At Cloud Expo in New York City this week, the buzz is obviously about cloud, but the other hot topic (as if you haven’t heard it yet) is Big Data – the vast amounts of information being created everyday that businesses are leveraging for critical insights that were before unseen.
At this point, business leaders are starting to realize they can use the cloud to glean key insights into the data they own, but figuring out how to master that information and actually use it for business intelligence is the next step. Organizations in every industry, regardless of size or geography are embracing cloud computing as a way to reduce the complexity and costs associated with traditional IT approaches.

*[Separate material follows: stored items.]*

**src/rtl/pipeline_hazard_ctrl.sv**
```systemverilog
// rtl/pipeline_hazard_ctrl.sv - IF/ID/EX stall, flush and bubble sequencing around the execute stage
// Optional multi-cycle watchdog: define HAZARD_MC_TIMEOUT_EN to add the wait counter and mc_error.
module pipeline_hazard_ctrl #(
  parameter int FLUSH_CYCLES = 2,
  parameter int MC_TIMEOUT   = 64
) (
  input  logic        clk,
  input  logic        rst,
  input  logic        id_valid,
  input  logic [4:0]  id_rs1_addr,
  input  logic [4:0]  id_rs2_addr,
  input  logic        id_uses_rs1,
  input  logic        id_uses_rs2,
  input  logic        id_mc_op,
  input  logic        ex_valid,
  input  logic [2:0]  ex_info_load,
  input  logic        ex_write_reg,
  input  logic [4:0]  ex_dstreg_addr,
  input  logic        ex_redirect,
  input  logic        mc_done,
  output logic        stall_if,
  output logic        stall_id,
  output logic        flush_id,
  output logic        bubble_ex,
  output logic        mc_start,
  output logic        busy,
  output logic [31:0] lost_cycles
`ifdef HAZARD_MC_TIMEOUT_EN
  ,
  output logic        mc_error
`endif
);

  typedef enum logic [1:0] {
    S_RUN,
    S_FLUSH,
    S_MC_WAIT
  } state_e;

  localparam logic [2:0] FLUSH_INIT = 3'(FLUSH_CYCLES - 1);

  state_e      state_q, state_d;
  logic [2:0]  flush_cnt_q, flush_cnt_d;
  logic [31:0] lost_q;
  logic        load_use;
  logic        mc_timeout;

  // x0 is hard-wired zero, so a load targeting it never creates a dependency
  assign load_use = ex_valid && (ex_info_load != 3'd0) && ex_write_reg &&
                    (ex_dstreg_addr != 5'd0) && id_valid &&
                    ((id_uses_rs1 && (id_rs1_addr == ex_dstreg_addr)) ||
                     (id_uses_rs2 && (id_rs2_addr == ex_dstreg_addr)));

`ifdef HAZARD_MC_TIMEOUT_EN
  logic [7:0] wait_cnt_q, wait_cnt_d;
  logic       mc_error_q;

  assign mc_timeout = (state_q == S_MC_WAIT) && !mc_done &&
                      (wait_cnt_q == 8'(MC_TIMEOUT - 1));

  // Held at zero outside MC_WAIT so every entry starts a fresh count
  always_comb begin
    wait_cnt_d = 8'd0;
    if (state_q == S_MC_WAIT && !mc_done) begin
      wait_cnt_d = wait_cnt_q + 8'd1;
    end
  end

  always_ff @(posedge clk) begin
    if (rst) begin
      wait_cnt_q <= 8'd0;
      mc_error_q <= 1'b0;
    end else begin
      wait_cnt_q <= wait_cnt_d;
      if (mc_timeout) begin
        mc_error_q <= 1'b1;
      end
    end
  end

  assign mc_error = mc_error_q;
`else
  logic unused_mc_timeout;
  assign unused_mc_timeout = (MC_TIMEOUT > 0);
  assign mc_timeout = 1'b0;
`endif

  always_ff @(posedge clk) begin
    if (rst) begin
      state_q     <= S_RUN;
      flush_cnt_q <= 3'd0;
      lost_q      <= 32'd0;
    end else begin
      state_q     <= state_d;
      flush_cnt_q <= flush_cnt_d;
      if ((stall_if || flush_id) && (lost_q != 32'hFFFF_FFFF)) begin
        lost_q <= lost_q + 32'd1;
      end
    end
  end

  always_comb begin
    state_d     = state_q;
    flush_cnt_d = flush_cnt_q;
    case (state_q)
      S_RUN: begin
        if (ex_redirect) begin
          flush_cnt_d = FLUSH_INIT;
          if (FLUSH_CYCLES > 1) begin
            state_d = S_FLUSH;
          end
        end else if (id_valid && id_mc_op) begin
          state_d = S_MC_WAIT;
        end
      end
      S_FLUSH: begin
        flush_cnt_d = flush_cnt_q - 3'd1;
        if (flush_cnt_q <= 3'd1) begin
          state_d = S_RUN;
        end
      end
      S_MC_WAIT: begin
        if (mc_done || mc_timeout) begin
          state_d = S_RUN;
        end
      end
      default: state_d = S_RUN;
    endcase
  end

  always_comb begin
    stall_if  = 1'b0;
    stall_id  = 1'b0;
    flush_id  = 1'b0;
    bubble_ex = 1'b0;
    mc_start  = 1'b0;
    busy      = 1'b0;
    if (!rst) begin
      busy = (state_q != S_RUN);
      case (state_q)
        S_RUN: begin
          if (ex_redirect) begin
            flush_id  = 1'b1;
            bubble_ex = 1'b1;
          end else if (id_valid && id_mc_op) begin
            mc_start = 1'b1;
            stall_if = 1'b1;
            stall_id = 1'b1;
          end else if (load_use) begin
            stall_if  = 1'b1;
            stall_id  = 1'b1;
            bubble_ex = 1'b1;
          end
        end
        S_FLUSH: begin
          flush_id  = 1'b1;
          bubble_ex = 1'b1;
        end
        S_MC_WAIT: begin
          // Release in the completion cycle so the waiting instruction enters EX with the result
          if (!(mc_done || mc_timeout)) begin
            stall_if  = 1'b1;
            stall_id  = 1'b1;
            bubble_ex = 1'b1;
          end
        end
        default: ;
      endcase
    end
  end

  assign lost_cycles = lost_q;

endmodule

```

During the “Big Data and The Cloud” session on Tuesday afternoon at the Javits Center, IBM’s (News - Alert) Vice President of Big Data and Information Management, Anjul Bhambhri, discussed the next phase in Big Data: determining how to monetize the data companies have.
According to Bhambhri, cloud-based, “real-time” analytics can help save more than 50 percent in business insight-related costs, and collaborative business process services can help increase employee productivity by 25 percent.
But first, a look at where this so-called Big Data is coming from…
By its nature, it is considered “noisy” data, with no structure, growing in very large volumes. The numbers are staggering, in fact: 12+ billion terabytes of tweet data are created every day; 25 billion terabytes of Facebook (News - Alert) log data is created every day; there are 4.6 billion camera phones worldwide; there are 76 million smart meters worldwide; and there were over two billion people on the Web by the end of 2011.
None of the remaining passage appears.